Pyridinethiol–ruthenium complexes [Ru(bpy)2(py)(4-pySH)](PF6)2, [Ru(bpy)(tpy)(2-pySH)](PF6)2, and [Ru(bpy)(tpy)(4-pySH)](PF6)2 (4-pySH: 4-pyridinethiol, tpy: 2,2′:6′,6′′-terpyridine, and 2-pySH: 2-pyridinethiol) were synthesized and characterized by 1H NMR, elemental analysis, X-ray photoelectron spectroscopy (XPS), and electrospray ionization-mass spectrometry. Spectral changes after the addition of acid or base by titration demonstrated that the complexes were reversibly protonated/deprotonated. Crystal-structure analysis of [Ru(bpy)(tpy)(2-pySH)](PF6)2 and XPS analysis of the complexes discussed in this study suggest that all pyridinethiol ligands coordinate in a monodentate fashion to Ru only via the sulfur atom. Regardless of the protonated or deprotonated form, the 4-pyridinethiol complexes exhibited one reversible redox couple that is attributed to RuIII/II–(4-pyridinethiol-κS or 4-pyridinethiolate-κS).
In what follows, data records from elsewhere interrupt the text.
Background: an optimization exercise with open tools, aiming at small area, a short achievable clock period and few clock cycles. Do not read the settings as production practice. The RTL was checked by simulation tests, not by an equivalence proof against the original design. Power is estimated from default activity; no workload was simulated.

==> flow/design.v <==
module rsd_block #(
    parameter CAP    = 64,           
    parameter OUTCAP = 32            
) (
    input             clk,
    input             rst,           
    input             req,
    input             we,
    input      [1:0]  sel,
    input      [15:0] addr,
    input      [15:0] wdata,
    output reg        busy,
    output reg        rvalid,
    output reg [15:0] rdata
);
    localparam ERR_OK       = 2'd0;
    localparam ERR_NOSYNC   = 2'd1;
    localparam ERR_OPERAND  = 2'd2;
    localparam ERR_COMMAND  = 2'd3;
    localparam S_IDLE  = 3'd0;
    localparam S_EXP   = 3'd1;
    localparam S_AWAIT = 3'd2;       
    localparam S_MOVE  = 3'd5;       
    localparam S_DEC   = 3'd6;       
    reg [8*64-1:0] raw_q;
    reg [8*64-1:0] bits_q;
    reg [8*32-1:0] out_q;
    reg [1:0]  err;
    reg [15:0] rawlen, bitlen, src, dst, blen;
    reg [5:0]  syncoff;
    reg [2:0]  syncsh;
    reg [2:0]  state;
    reg [6:0]  rpa;                  
    reg [15:0] xa_w;                 
    reg        xa_v0, xa_v1;         
    reg        xa_last;              
    reg        xb_ok;                
    reg [31:0] xb_cc;                
    reg [5:0]  xb_l;                 
    reg        xb_stop;              
    reg [6:0]  acc;                  
    reg [2:0]  nacc;
    reg [6:0]  olen;
    localparam Q_LD0 = 3'd0, Q_LD1 = 3'd1, Q_RUN = 3'd2, Q_FOUND = 3'd3, Q_NONE = 3'd4,
               Q_PRIME = 3'd5;
    reg [2:0]  sq;                   
    reg [5:0]  fo;                   
    reg [2:0]  blk;                  
    reg [2:0]  j;                    
    reg [2:0]  sh;
    reg [127:0] w;                   
    reg [5:0]  mra;                  
    reg [2:0]  mv;                   
    reg [6:0]  mrem;                 
    reg [6:0]  newlen;
    reg        dstsel;
    reg [5:0]  dra1, dra2, dwa;      
    reg [5:0]  drem;                 
    reg [3:0]  dw;                   
    wire host_acc = req && !busy;
    wire host_wr  = host_acc && we;
    wire host_rd  = host_acc && !we;
    function [21:0] chunk(input [7:0] b);
        integer i;
        reg [4:0]  pos;
        reg        st;
        reg [15:0] ch;
        reg [1:0]  c;
        begin
            pos = 5'd0; st = 1'b0; ch = 16'd0;
            for (i = 0; i < 4; i = i + 1) begin
                c = b[7 - 2*i -: 2];
                if (!st) begin
                    if (c == 2'd0) st = 1'b1;
                    else begin
                        pos = pos + {3'd0, c} + 5'd1;
                        ch[5'd16 - pos] = 1'b1;
                    end
                end
            end
            chunk = {st, pos, ch};
        end
    endfunction
    wire [6:0]  rp_cur   = busy ? rpa : 7'd0;
    wire [4:0]  raw_ra   = busy ? rpa[5:1] : ((sel == 2'd0) ? 5'd0 : addr[5:1]);
    wire [15:0] raw_word = raw_q[16*raw_ra +: 16];               
    wire [21:0] f0 = chunk(xa_v0 ? xa_w[7:0]  : 8'd0);
    wire [21:0] f1 = chunk(xa_v1 ? xa_w[15:8] : 8'd0);
    wire        st0 = f0[21];
    wire [31:0] xcc = {f0[15:0], 16'd0} | (st0 ? 32'd0 : ({f1[15:0], 16'd0} >> f0[20:16]));
    wire [5:0]  xl  = {1'b0, f0[20:16]} + (st0 ? 6'd0 : {1'b0, f1[20:16]});
    wire [39:0] ev    = {acc, 33'd0} | ({xb_cc, 8'd0} >> nacc);
    wire [5:0]  et    = {3'd0, nacc} + xb_l;
    wire [2:0]  enb   = et[5:3];
    wire [6:0]  eroom = 7'd64 - olen;
    wire [2:0]  enbe  = ({4'd0, enb} > eroom) ? eroom[2:0] : enb;
    wire [39:0] erest = ev << {enb, 3'b000};
    wire        edone = xb_stop || (olen + {4'd0, enb} >= 7'd64);
    reg  [5:0]  ra1;
    wire [5:0]  ra2 = dra2;
    wire [63:0] p1;                  
    wire [63:0] p2;                  
    genvar g, b;
    generate
        for (b = 0; b < 8; b = b + 1) begin : rd_bank
            wire [2:0] row1 = ra1[5:3] + ((b < ra1[2:0]) ? 3'd1 : 3'd0);
            wire [2:0] row2 = ra2[5:3] + ((b < ra2[2:0]) ? 3'd1 : 3'd0);
            wire [7:0] d1 = bits_q[8*(8*row1 + b) +: 8];
            wire [7:0] d2 = bits_q[8*(8*row2 + b) +: 8] & 8'h55;
        end
        for (b = 0; b < 8; b = b + 1) begin : rd_lane
            wire [2:0] bk1 = ra1[2:0] + b;
            wire [2:0] bk2 = ra2[2:0] + b;
            reg  [7:0] d1, d2;
            always @(*) begin
                case (bk1)
                    3'd0: d1 = rd_bank[0].d1; 3'd1: d1 = rd_bank[1].d1;
                    3'd2: d1 = rd_bank[2].d1; 3'd3: d1 = rd_bank[3].d1;
                    3'd4: d1 = rd_bank[4].d1; 3'd5: d1 = rd_bank[5].d1;
                    3'd6: d1 = rd_bank[6].d1; default: d1 = rd_bank[7].d1;
                endcase
                case (bk2)
                    3'd0: d2 = rd_bank[0].d2; 3'd1: d2 = rd_bank[1].d2;
                    3'd2: d2 = rd_bank[2].d2; 3'd3: d2 = rd_bank[3].d2;
                    3'd4: d2 = rd_bank[4].d2; 3'd5: d2 = rd_bank[5].d2;
                    3'd6: d2 = rd_bank[6].d2; default: d2 = rd_bank[7].d2;
                endcase
            end
            assign p1[8*b +: 8] = d1;
            assign p2[8*b +: 8] = d2;
        end
    endgenerate
    wire [63:0] blkrd = {p1[7:0], p1[15:8], p1[23:16], p1[31:24],
                         p1[39:32], p1[47:40], p1[55:48], p1[63:56]};
    wire [71:0]  w72  = w[127:56];
    reg  [7:0]   smatch;
    integer s;
    always @(*)
        for (s = 0; s < 8; s = s + 1)
            smatch[s] = (w72[70 - s -: 63] == 63'h2AAAAAAA_44894489);
    reg  [2:0]   sfirst;
    always @(*) begin
        casez (smatch)
            8'b???????1: sfirst = 3'd0;
            8'b??????10: sfirst = 3'd1;
            8'b?????100: sfirst = 3'd2;
            8'b????1000: sfirst = 3'd3;
            8'b???10000: sfirst = 3'd4;
            8'b??100000: sfirst = 3'd5;
            8'b?1000000: sfirst = 3'd6;
            default:     sfirst = 3'd7;
        endcase
    end
    wire [63:0] mvout = w72[71 - sh -: 64];          
    wire [5:0]  off   = {blk, j};
    wire        mvlast = (mrem <= 7'd8);
    wire        expanding = (state == S_EXP);
    wire [6:0]  slim  = expanding ? olen : bitlen[6:0];
    wire        sbad  = !expanding && (bitlen > 16'd64);
    wire        stest = ({1'b0, off} + 7'd9 <= slim);
    function can_load(input [3:0] x);
        can_load = !expanding || (olen >= {x, 3'b000} + 7'd8);
    endfunction
    wire        host_p1 = (state == S_IDLE) && host_acc && (sel == 2'd2);
    wire        srun  = (state == S_IDLE) || (state == S_EXP) || (state == S_AWAIT);
    wire        srestart = (state == S_IDLE && host_wr &&
                            (sel == 2'd2 || (sel == 2'd0 && addr[3:0] == 4'd3) ||
                             (sel == 2'd0 && addr[3:0] == 4'd0 && wdata == 16'h0001))) ||
                           (state == S_DEC && !dstsel) || (state == S_MOVE && mvlast);
    wire [3:0] dn   = ({2'd0, drem} < {2'd0, dw}) ? drem[3:0] : dw;    
    wire [63:0] dval;
    generate
        for (b = 0; b < 8; b = b + 1) begin : dec_lane
            assign dval[8*b +: 8] = ((p1[8*b +: 8] & 8'h55) << 1) | p2[8*b +: 8];
        end
    endgenerate
    wire [6:0] dd1 = dst[6:0] - src[6:0];
    wire [6:0] dd2 = dst[6:0] - src[6:0] - blen[6:0];
    wire [3:0] dw1 = (dd1 != 7'd0 && dd1 < 7'd8) ? dd1[3:0] : 4'd8;
    wire [3:0] dw2 = (dd2 != 7'd0 && dd2 < 7'd8) ? dd2[3:0] : 4'd8;
    wire [3:0] dwb = (dw1 < dw2) ? dw1 : dw2;
    wire [17:0] dec_src_end = {2'b0, src} + {1'b0, blen, 1'b0};
    wire [16:0] dec_dst_end = {1'b0, dst} + {1'b0, blen};
    wire        dec_ok_b    = (bitlen <= 16'd64) && (dec_src_end <= {2'b0, bitlen}) &&
                              (dec_dst_end <= {1'b0, bitlen});
    wire        dec_ok_o    = (bitlen <= 16'd64) && (dec_src_end <= {2'b0, bitlen}) &&
                              (dec_dst_end <= 17'd32);
    reg  [5:0]  bwa;                 
    reg  [7:0]  ble;                 
    reg  [63:0] bld;                 
    reg  [4:0]  owa;
    reg  [7:0]  ole;
    always @(*) begin
        case (state)
            S_DEC:  ra1 = dra1;
            S_MOVE: ra1 = mra;
            default:
                case (sq)
                    Q_LD0:   ra1 = 6'd0;
                    Q_LD1:   ra1 = 6'd8;
                    Q_PRIME: ra1 = fo + 6'd8;
                    default: ra1 = {blk + 3'd2, 3'd0};
                endcase
        endcase
        if (host_p1)
            ra1 = addr[5:0];
        bwa = addr[5:0];
        ble = 8'd0;
        bld = {56'd0, wdata[7:0]};
        owa = addr[4:0];
        ole = 8'd0;
        case (state)
            S_IDLE: begin
                ble = {7'd0, host_wr && sel == 2'd2};
                ole = {7'd0, host_wr && sel == 2'd3};
            end
            S_EXP: begin
                bwa = olen[5:0];
                bld = {32'd0, ev[15:8], ev[23:16], ev[31:24], ev[39:32]};
                ble = xb_ok ? ((8'd1 << enbe) - 8'd1) : 8'd0;
            end
            S_MOVE: begin
                bwa = {mv, 3'd0};
                bld = {mvout[7:0], mvout[15:8], mvout[23:16], mvout[31:24],
                       mvout[39:32], mvout[47:40], mvout[55:48], mvout[63:56]};
                for (s = 0; s < 8; s = s + 1)
                    ble[s] = (mrem > s);
            end
            S_DEC: begin
                bwa = dwa;
                bld = dval;
                owa = dwa[4:0];
                ble = dstsel ? 8'd0 : ((9'd1 << dn) - 9'd1);
                ole = dstsel ? ((9'd1 << dn) - 9'd1) : 8'd0;
            end
            default: ;
        endcase
    end
    generate
        for (b = 0; b < 8; b = b + 1) begin : wr_bank
            wire [2:0] ln   = b - bwa[2:0];
            wire [2:0] row  = bwa[5:3] + ((b < bwa[2:0]) ? 3'd1 : 3'd0);
            wire       en   = ble[ln];
            wire [7:0] d    = bld[8*ln +: 8];
            wire [2:0] oln  = b - owa[2:0];
            wire [1:0] orow = owa[4:3] + ((b < owa[2:0]) ? 2'd1 : 2'd0);
            wire       oen  = ole[oln];
            wire [7:0] od   = bld[8*oln +: 8];
            for (g = 0; g < 8; g = g + 1) begin : row_b
                always @(posedge clk)
                    if (en && row == g)
                        bits_q[8*(8*g + b) +: 8] <= d;
            end
            for (g = 0; g < 4; g = g + 1) begin : row_o
                always @(posedge clk)
                    if (oen && orow == g)
                        out_q[8*(8*g + b) +: 8] <= od;
            end
        end
        for (g = 0; g < 64; g = g + 1) begin : raw_wr
            always @(posedge clk)
                if (host_wr && sel == 2'd1 && addr[5:0] == g)
                    raw_q[8*g +: 8] <= wdata[7:0];
        end
    endgenerate
    reg [15:0] reg_rd;
    always @(*) begin
        case (addr[3:0])
            4'd1:    reg_rd = {14'd0, err};
            4'd2:    reg_rd = rawlen;
            4'd3:    reg_rd = bitlen;
            4'd4:    reg_rd = {10'd0, syncoff};
            4'd5:    reg_rd = {13'd0, syncsh};
            4'd6:    reg_rd = src;
            4'd7:    reg_rd = dst;
            4'd8:    reg_rd = blen;
            default: reg_rd = 16'd0;
        endcase
    end
    always @(posedge clk) begin
        if (rst) begin
            rvalid <= 1'b0;
            rdata  <= 16'd0;
        end else begin
            rvalid <= host_rd;
            if (host_rd) begin
                case (sel)
                    2'd0: rdata <= reg_rd;
                    2'd1: rdata <= {8'd0, addr[0] ? raw_word[15:8] : raw_word[7:0]};
                    2'd2: rdata <= {8'd0, p1[7:0]};
                    2'd3: rdata <= {8'd0, out_q[8*addr[4:0] +: 8]};
                endcase
            end
        end
    end
    always @(posedge clk) begin
        xa_w    <= raw_word;
        xa_v0   <= ({1'b0, rp_cur} < rawlen[7:0]);
        xa_v1   <= ({1'b0, rp_cur} + 8'd1 < rawlen[7:0]);
        xa_last <= ({1'b0, rp_cur} + 8'd2 >= rawlen[7:0]);
        rpa     <= rp_cur + 7'd2;
        xb_cc   <= xcc;
        xb_l    <= xl;
        xb_stop <= st0 || f1[21] || xa_last;
        xb_ok   <= busy;
    end
    always @(posedge clk) begin
        if (rst) begin
            state   <= S_IDLE;
            busy    <= 1'b0;
            err     <= ERR_OK;
            rawlen  <= 16'd0;
            bitlen  <= 16'd0;
            syncoff <= 6'd0;
            syncsh  <= 3'd0;
            src     <= 16'd0;
            dst     <= 16'd0;
            blen    <= 16'd0;
        end else begin
            case (state)
            S_IDLE: begin
                if (host_wr && sel == 2'd0) begin
                    case (addr[3:0])
                    4'd0: begin
                        case (wdata)
                        16'h0001: begin                          
                            if (rawlen > 16'd64) begin
                                err <= ERR_OPERAND;
                            end else begin
                                acc   <= 7'd0;
                                nacc  <= 3'd0;
                                olen  <= 7'd0;
                                state <= S_EXP;
                                busy  <= 1'b1;
                            end
                        end
                        16'h0002: begin                          
                            if (bitlen > 16'd64) begin
                                err <= ERR_OPERAND;
                            end else if (bitlen < 16'd9) begin
                                err <= ERR_NOSYNC;
                            end else if (sq == Q_NONE) begin
                                err <= ERR_NOSYNC;
                            end else begin
                                mv     <= 3'd0;
                                mra    <= fo + 6'd16;
                                newlen <= bitlen[6:0] - {1'b0, fo} - ((sh != 3'd0) ? 7'd1 : 7'd0);
                                mrem   <= bitlen[6:0] - {1'b0, fo} - ((sh != 3'd0) ? 7'd1 : 7'd0);
                                state  <= (sq == Q_FOUND) ? S_MOVE : S_AWAIT;
                                busy   <= 1'b1;
                            end
                        end
                        16'h0003, 16'h0007: begin                
                            if (wdata[2] ? !dec_ok_o : !dec_ok_b) begin
                                err <= ERR_OPERAND;
                            end else if (blen == 16'd0) begin
                                err <= ERR_OK;
                            end else begin
                                dstsel <= wdata[2];
                                dra1   <= src[5:0];
                                dra2   <= src[5:0] + blen[5:0];
                                dwa    <= dst[5:0];
                                drem   <= blen[5:0];
                                dw     <= wdata[2] ? 4'd8 : dwb;
                                state  <= S_DEC;
                                busy   <= 1'b1;
                            end
                        end
                        default: err <= ERR_COMMAND;
                        endcase
                    end
                    4'd2: rawlen <= wdata;
                    4'd3: bitlen <= wdata;
                    4'd6: src    <= wdata;
                    4'd7: dst    <= wdata;
                    4'd8: blen   <= wdata;
                    default: ;
                    endcase
                end
            end
            S_EXP: begin
                if (xb_ok) begin
                    olen <= olen + {4'd0, enbe};
                    acc  <= erest[39:33];
                    nacc <= et[2:0];
                    if (edone) begin
                        bitlen <= {9'd0, olen + {4'd0, enbe}};
                        err    <= ERR_OK;
                        state  <= S_IDLE;
                        busy   <= 1'b0;
                    end
                end
            end
            S_AWAIT: begin
                newlen <= bitlen[6:0] - {1'b0, fo} - ((sh != 3'd0) ? 7'd1 : 7'd0);
                mrem   <= bitlen[6:0] - {1'b0, fo} - ((sh != 3'd0) ? 7'd1 : 7'd0);
                mra    <= fo + 6'd16;
                if (sq == Q_FOUND) begin
                    state <= S_MOVE;
                end else if (sq == Q_NONE) begin
                    err   <= ERR_NOSYNC;
                    state <= S_IDLE;
                    busy  <= 1'b0;
                end
            end
            S_MOVE: begin
                mv   <= mv + 3'd1;
                mra  <= mra + 6'd8;
                mrem <= mrem - 7'd8;
                if (mvlast) begin
                    bitlen  <= {9'd0, newlen};
                    syncoff <= fo;
                    syncsh  <= sh;
                    err     <= ERR_OK;
                    state   <= S_IDLE;
                    busy    <= 1'b0;
                end
            end
            S_DEC: begin
                dra1 <= dra1 + {2'd0, dn};
                dra2 <= dra2 + {2'd0, dn};
                dwa  <= dwa + {2'd0, dn};
                drem <= drem - {2'd0, dn};
                if ({2'd0, drem} <= {2'd0, dw}) begin
                    err   <= ERR_OK;
                    state <= S_IDLE;
                    busy  <= 1'b0;
                end
            end
            default: begin
                state <= S_IDLE;
                busy  <= 1'b0;
            end
            endcase
        end
    end
    always @(posedge clk) begin
        if (rst || srestart) begin
            sq  <= Q_LD0;
            blk <= 3'd0;
            j   <= 3'd0;
        end else if (state == S_MOVE) begin
            w   <= {w[63:0], blkrd};
        end else if (srun && !host_p1) begin
            case (sq)
            Q_LD0: begin
                if (sbad)
                    sq <= Q_NONE;
                else if (can_load(4'd0)) begin
                    w[127:64] <= blkrd;
                    sq <= Q_LD1;
                end
            end
            Q_LD1: begin
                if (can_load(4'd1)) begin
                    w[63:0] <= blkrd;
                    sq <= Q_RUN;
                end
            end
            Q_RUN: begin
                if (!stest) begin
                    if (!expanding)
                        sq <= Q_NONE;
                end else if (smatch != 8'd0) begin
                    sh <= sfirst;
                    fo <= off;
                    sq <= Q_PRIME;
                end else if (j != 3'd7) begin
                    j <= j + 3'd1;
                    w <= {w[119:0], 8'd0};
                end else if (can_load({1'b0, blk} + 4'd2)) begin
                    j   <= 3'd0;
                    blk <= blk + 3'd1;
                    w   <= {w[119:56], blkrd};
                end
            end
            Q_PRIME: begin
                w[63:0] <= blkrd;
                sq <= Q_FOUND;
            end
            default: ;
            endcase
        end
    end
endmodule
The protonated form of the 2-pyridinethiol complex showed one reversible redox couple that is attributed to RuIII/II–(2-pyridinethiol-κS), whereas the deprotonated form showed irreversible redox behavior, implying linkage isomerization between RuII–(2-pyridinethiolate-κS) and RuIII–(2-pyridinethiolate-κN) through the redox reaction of RuIII/II. The reversible/irreversible redox behaviors were also confirmed by spectroelectrochemistry. Effects of ancillary ligands on this linkage isomerization are also discussed in this report.